Una visita muy esperada, pero controvertida.
Según informes de prensa, la pareja, que llegó el 14 o 15 de abril de 2026, fue recibida en Sídney y luego en Melbourne con la misma curiosidad que durante su gira real de 2018. En aquella ocasión, su visita formaba parte del programa oficial de la Corona, con financiación pública y logística de seguridad estatal. Ahora, como miembros de la realeza que no ejercen como tales y que residen en California, su estancia se describe como una gira "privada" o "cuasi real", lo que cambia la percepción pública sobre el dinero invertido.
Eventos con precios exorbitantes
El meollo de la polémica reside en los precios que se cobran por el acceso a los eventos a los que asisten los duques de Sussex. En Melbourne, el príncipe Harry tiene previsto intervenir en una cumbre sobre salud mental llamada "InterEdge", cuyas entradas se anuncian a 997 dólares australianos (aproximadamente 600 euros), o incluso hasta 1978 dólares para algunos paquetes más "premium".
En Sídney, Meghan Markle es la principal atracción de un retiro de tres días organizado por su marca/podcast "Her Best Life" en un hotel de lujo. La participación cuesta 2699 dólares australianos (aproximadamente 1625 euros) por persona e incluye yoga, terapia de sonido, cenas y noches de discoteca. Una "experiencia VIP" adicional incluye una foto grupal con la duquesa, un desayuno privado y artículos promocionales, lo que refuerza la imagen de una escapada altamente comercial y exclusiva .
Seguridad a costa de los contribuyentes
Los debates también se centran en la seguridad. Al igual que durante su visita anterior, las autoridades australianas deben implementar medidas policiales para controlar sus desplazamientos, incluyendo el control de multitudes y la protección. Una petición lanzada por el grupo "Beyond Australia" en Change.org ha reunido más de 38.000 firmas, exigiendo que el Estado no gaste "ni un solo centavo" en seguridad, escoltas o logística para Meghan Markle y el príncipe Harry, ahora considerados "particulares que realizan actividades lucrativas".
Una imagen "empresarial" en auge
El equipo de Harry y Meghan ha insistido en que el viaje se financia con fondos privados, no con la subvención real británica.

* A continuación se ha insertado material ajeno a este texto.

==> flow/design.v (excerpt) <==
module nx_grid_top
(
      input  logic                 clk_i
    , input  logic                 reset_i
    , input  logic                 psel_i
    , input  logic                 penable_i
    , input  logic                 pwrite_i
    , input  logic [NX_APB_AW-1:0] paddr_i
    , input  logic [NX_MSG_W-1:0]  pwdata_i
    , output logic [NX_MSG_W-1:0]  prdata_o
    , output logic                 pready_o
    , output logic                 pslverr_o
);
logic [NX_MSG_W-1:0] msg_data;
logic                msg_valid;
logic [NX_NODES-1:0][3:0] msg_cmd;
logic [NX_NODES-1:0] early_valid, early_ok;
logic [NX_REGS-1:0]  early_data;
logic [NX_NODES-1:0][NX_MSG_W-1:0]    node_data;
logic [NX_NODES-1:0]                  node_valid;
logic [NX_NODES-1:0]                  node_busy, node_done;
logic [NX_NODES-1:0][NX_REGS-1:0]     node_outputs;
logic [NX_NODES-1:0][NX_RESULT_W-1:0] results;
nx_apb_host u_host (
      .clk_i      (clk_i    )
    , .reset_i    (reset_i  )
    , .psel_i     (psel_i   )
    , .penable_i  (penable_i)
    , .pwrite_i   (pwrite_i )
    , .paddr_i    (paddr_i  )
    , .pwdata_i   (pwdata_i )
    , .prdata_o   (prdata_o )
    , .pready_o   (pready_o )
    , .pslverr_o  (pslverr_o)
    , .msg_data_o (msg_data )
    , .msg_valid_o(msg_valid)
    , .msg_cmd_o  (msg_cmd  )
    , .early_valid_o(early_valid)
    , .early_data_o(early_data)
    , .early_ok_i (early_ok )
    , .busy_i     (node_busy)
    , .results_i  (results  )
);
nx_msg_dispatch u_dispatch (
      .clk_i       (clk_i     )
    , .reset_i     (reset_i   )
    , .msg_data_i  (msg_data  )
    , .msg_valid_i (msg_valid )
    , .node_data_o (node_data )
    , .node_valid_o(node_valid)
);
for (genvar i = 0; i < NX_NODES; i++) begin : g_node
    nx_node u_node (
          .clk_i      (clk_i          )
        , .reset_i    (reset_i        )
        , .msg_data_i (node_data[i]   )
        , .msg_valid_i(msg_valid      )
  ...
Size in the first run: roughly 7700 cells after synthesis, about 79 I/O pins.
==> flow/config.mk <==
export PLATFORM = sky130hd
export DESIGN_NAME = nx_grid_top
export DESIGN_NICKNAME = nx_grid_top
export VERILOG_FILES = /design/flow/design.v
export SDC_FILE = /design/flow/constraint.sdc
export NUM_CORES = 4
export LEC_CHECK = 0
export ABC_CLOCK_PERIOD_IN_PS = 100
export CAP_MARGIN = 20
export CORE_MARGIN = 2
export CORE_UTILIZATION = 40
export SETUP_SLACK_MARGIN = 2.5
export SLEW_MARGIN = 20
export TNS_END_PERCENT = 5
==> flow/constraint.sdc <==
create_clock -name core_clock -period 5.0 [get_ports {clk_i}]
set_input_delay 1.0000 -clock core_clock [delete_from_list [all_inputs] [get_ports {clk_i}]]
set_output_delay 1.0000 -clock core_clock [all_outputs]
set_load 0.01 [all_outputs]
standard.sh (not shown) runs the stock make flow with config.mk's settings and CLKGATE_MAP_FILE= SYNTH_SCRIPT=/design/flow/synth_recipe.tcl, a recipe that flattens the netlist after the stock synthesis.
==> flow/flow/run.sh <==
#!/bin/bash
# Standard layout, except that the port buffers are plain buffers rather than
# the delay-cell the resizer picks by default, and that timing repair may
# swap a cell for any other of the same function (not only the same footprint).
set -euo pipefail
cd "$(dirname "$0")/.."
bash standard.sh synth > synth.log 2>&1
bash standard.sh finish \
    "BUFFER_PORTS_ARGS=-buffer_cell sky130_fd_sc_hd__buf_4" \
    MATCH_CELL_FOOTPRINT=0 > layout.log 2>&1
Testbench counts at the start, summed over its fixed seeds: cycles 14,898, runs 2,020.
Background: an optimization exercise with open tools, aiming at small area. Do not read the settings as production practice. Only simulation tests tie the RTL to the original design; equivalence was not proved. Power figures rest on the tool's default switching activity, not on a simulated workload.

==> flow/design.v <==
`timescale 1ns/1ps
module fu_fifo #(
    parameter int unsigned W = (4 + 6 + 2 * 64)
)(
    input  logic          clk,
    input  logic          reset,
    input  logic          wr_i,
    input  logic [W-1:0]  pkt_i,
    output logic          full_o,
    input  logic          rd_en_i,
    output logic [W-1:0]  pkt_o,
    output logic          empty_o
);
    logic [W-1:0] mem [4];
    logic [3:0]   hp_q;
    logic [1:0]   tp_q;
    logic [2:0]   cnt_q;
    logic         rd;
    assign empty_o = (cnt_q == 3'd0);
    assign full_o  = cnt_q[2];
    assign rd      = rd_en_i && !empty_o;
    always_ff @(posedge clk or posedge reset) begin
        if (reset) begin
            hp_q  <= 4'b0001;
            tp_q  <= '0;
            cnt_q <= '0;
        end else begin
            if (rd)   hp_q <= {hp_q[2:0], hp_q[3]};
            if (wr_i) tp_q <= tp_q + 2'd1;
            case ({wr_i, rd})
                2'b10:   cnt_q <= cnt_q + 3'd1;
                2'b01:   cnt_q <= cnt_q - 3'd1;
                default: cnt_q <= cnt_q;
            endcase
        end
    end
    always_ff @(posedge clk) begin
        if (wr_i) mem[tp_q] <= pkt_i;
    end
    assign pkt_o = ({W{hp_q[0]}} & mem[0]) | ({W{hp_q[1]}} & mem[1])
                 | ({W{hp_q[2]}} & mem[2]) | ({W{hp_q[3]}} & mem[3]);
endmodule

Su visita a Australia se presenta como una serie de compromisos filantrópicos, profesionales y mediáticos, en lugar de una gira de Estado. Sin embargo, la pregunta persiste para los australianos: ¿quién paga realmente la seguridad, la logística y la visibilidad que rodean a esta pareja, que sigue siendo un importante símbolo público de la monarquía?
El programa de la gira, una mezcla de cumbres sobre salud mental y retiros de bienestar, refuerza la idea de una estrategia comercial centrada en su imagen. Los medios de comunicación destacan que este tipo de evento solo es accesible a una minoría de personas con presupuestos elevados, lo que alimenta las críticas sobre la disparidad entre el deseo de inaccesibilidad y una postura benéfica. Muchos observadores también señalan el contraste con el mensaje de "servicio público" y accesibilidad que fue el tema central de su salida del palacio, considerándolo una "falsa realeza" o una "gira autopromocional".
Entre fanáticos, escépticos y críticos políticos
Las opiniones están divididas. Por un lado, algunos seguidores se mantienen fieles a la presencia de la pareja, que incluye visitas a pacientes en hospitales pediátricos y asociaciones locales, recordando algunos de sus compromisos anteriores. Por otro lado, se alzan voces críticas, especialmente de funcionarios electos locales y comentaristas, quienes consideran que la combinación de precios elevados, paquetes VIP y seguridad pública financiada con los impuestos ya no se corresponde con la idea de un trabajo "altruista".
En definitiva, la visita de Meghan Markle y el príncipe Harry a Australia en 2026 es un espejo que se le muestra a la sociedad, cuestionando cómo una familia real transformada en una "familia de influencers" se financia, se protege y se percibe a sí misma en el escenario internacional.